**WHAT YOU NEED TO DO:** Wherever a line below holds the word "cells", copy that line.

[Dataset entries]
%%
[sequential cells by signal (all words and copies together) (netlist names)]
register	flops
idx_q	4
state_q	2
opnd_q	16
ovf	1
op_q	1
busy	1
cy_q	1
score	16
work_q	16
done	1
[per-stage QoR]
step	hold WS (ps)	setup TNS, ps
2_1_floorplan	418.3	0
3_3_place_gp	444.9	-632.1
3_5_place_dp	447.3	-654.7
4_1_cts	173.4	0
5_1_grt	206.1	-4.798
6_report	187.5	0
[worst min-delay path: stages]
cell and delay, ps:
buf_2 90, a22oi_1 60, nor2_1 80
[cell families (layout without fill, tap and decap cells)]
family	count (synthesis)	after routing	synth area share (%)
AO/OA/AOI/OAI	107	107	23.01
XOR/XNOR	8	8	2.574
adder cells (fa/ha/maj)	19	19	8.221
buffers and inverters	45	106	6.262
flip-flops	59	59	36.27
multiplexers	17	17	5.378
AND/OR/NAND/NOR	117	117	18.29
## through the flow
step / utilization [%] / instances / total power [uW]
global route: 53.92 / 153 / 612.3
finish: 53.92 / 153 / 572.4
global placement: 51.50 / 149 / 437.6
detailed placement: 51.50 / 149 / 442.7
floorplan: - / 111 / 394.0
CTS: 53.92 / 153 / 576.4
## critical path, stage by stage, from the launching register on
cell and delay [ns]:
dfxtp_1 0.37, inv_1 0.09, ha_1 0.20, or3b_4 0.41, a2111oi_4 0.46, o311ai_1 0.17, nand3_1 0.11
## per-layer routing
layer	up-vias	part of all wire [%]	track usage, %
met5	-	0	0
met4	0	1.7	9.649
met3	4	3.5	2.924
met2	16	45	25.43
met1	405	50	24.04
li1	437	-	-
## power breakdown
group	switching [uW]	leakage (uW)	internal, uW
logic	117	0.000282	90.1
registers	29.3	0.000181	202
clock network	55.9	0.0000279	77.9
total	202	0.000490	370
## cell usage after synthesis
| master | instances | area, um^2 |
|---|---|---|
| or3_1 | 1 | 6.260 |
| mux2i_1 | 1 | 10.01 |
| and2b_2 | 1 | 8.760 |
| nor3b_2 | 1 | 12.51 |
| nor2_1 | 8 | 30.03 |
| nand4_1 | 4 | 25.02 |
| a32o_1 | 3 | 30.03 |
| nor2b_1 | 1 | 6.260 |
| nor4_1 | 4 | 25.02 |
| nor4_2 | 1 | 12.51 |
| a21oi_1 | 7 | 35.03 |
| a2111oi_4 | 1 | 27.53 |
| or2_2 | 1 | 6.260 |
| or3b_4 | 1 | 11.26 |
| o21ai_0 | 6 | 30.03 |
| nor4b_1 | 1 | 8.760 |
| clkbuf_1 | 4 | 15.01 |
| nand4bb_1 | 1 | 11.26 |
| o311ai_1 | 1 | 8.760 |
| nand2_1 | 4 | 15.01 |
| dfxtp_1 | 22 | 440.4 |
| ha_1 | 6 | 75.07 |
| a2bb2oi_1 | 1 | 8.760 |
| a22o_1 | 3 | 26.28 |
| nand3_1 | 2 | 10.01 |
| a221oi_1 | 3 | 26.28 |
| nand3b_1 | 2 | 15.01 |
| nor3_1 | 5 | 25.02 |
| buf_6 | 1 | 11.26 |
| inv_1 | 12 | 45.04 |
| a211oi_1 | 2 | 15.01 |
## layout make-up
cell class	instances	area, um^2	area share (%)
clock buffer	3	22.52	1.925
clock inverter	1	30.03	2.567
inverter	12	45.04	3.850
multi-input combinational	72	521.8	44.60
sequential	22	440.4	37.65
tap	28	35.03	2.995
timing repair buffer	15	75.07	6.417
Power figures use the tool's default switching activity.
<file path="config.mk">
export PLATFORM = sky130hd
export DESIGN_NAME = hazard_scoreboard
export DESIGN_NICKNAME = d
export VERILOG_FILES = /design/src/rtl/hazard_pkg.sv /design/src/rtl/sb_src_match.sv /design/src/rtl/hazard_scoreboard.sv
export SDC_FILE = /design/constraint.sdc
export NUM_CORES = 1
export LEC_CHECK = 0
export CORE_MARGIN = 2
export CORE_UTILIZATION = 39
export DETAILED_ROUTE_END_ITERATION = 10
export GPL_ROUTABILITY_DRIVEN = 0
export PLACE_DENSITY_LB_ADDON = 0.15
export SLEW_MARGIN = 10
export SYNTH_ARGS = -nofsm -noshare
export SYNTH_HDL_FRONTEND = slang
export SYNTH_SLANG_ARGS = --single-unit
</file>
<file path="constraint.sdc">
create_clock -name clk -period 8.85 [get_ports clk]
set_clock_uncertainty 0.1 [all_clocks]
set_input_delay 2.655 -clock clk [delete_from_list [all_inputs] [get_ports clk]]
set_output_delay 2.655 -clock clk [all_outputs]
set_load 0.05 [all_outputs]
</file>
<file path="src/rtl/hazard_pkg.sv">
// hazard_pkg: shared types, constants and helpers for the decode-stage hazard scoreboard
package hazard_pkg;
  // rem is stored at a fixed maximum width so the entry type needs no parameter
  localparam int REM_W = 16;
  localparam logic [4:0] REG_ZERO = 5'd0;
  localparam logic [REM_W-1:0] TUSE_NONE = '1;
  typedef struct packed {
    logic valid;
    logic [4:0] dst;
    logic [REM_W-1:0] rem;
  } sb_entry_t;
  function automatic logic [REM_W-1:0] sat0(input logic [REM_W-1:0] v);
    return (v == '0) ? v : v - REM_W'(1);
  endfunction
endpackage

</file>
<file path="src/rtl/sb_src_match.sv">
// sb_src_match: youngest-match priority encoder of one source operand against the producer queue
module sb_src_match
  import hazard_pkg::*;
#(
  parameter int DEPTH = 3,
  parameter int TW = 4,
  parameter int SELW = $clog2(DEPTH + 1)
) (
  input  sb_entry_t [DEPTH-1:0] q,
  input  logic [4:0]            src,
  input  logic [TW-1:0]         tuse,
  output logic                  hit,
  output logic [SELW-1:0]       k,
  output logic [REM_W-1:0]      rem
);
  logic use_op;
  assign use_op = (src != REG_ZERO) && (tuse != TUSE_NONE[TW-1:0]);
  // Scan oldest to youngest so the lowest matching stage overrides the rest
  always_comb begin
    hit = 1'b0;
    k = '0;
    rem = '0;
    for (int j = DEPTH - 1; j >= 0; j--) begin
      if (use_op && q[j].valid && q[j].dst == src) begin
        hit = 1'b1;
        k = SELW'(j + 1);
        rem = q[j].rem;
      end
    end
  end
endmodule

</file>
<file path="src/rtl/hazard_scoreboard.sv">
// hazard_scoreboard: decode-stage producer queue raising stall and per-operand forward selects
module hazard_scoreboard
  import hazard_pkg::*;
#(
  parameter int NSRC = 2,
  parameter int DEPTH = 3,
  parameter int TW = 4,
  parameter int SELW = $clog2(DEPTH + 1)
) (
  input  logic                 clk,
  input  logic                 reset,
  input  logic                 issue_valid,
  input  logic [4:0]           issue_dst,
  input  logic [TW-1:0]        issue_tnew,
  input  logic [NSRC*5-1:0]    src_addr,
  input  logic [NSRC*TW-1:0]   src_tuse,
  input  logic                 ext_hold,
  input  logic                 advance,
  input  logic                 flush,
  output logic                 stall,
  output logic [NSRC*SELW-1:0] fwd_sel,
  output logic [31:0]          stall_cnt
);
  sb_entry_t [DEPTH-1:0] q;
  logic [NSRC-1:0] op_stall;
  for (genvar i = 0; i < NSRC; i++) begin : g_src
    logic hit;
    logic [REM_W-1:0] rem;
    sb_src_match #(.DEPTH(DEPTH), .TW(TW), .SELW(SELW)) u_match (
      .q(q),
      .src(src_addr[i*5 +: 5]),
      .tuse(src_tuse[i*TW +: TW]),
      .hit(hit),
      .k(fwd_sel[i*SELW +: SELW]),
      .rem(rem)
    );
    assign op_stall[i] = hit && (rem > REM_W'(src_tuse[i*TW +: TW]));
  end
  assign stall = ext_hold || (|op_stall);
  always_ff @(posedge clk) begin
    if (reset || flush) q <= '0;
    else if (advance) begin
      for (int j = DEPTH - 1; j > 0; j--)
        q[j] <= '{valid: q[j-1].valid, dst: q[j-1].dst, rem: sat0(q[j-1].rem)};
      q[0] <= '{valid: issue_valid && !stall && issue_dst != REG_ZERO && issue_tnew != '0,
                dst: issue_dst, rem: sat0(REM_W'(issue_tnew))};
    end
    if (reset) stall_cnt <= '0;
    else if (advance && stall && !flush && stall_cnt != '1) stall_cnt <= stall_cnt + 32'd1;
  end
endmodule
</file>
%%
**SOLUTION TO THE EXERCISE:**
[sequential cells by signal (all words and copies together) (netlist names)]
[cell families (layout without fill, tap and decap cells)]
adder cells (fa/ha/maj)	19	19	8.221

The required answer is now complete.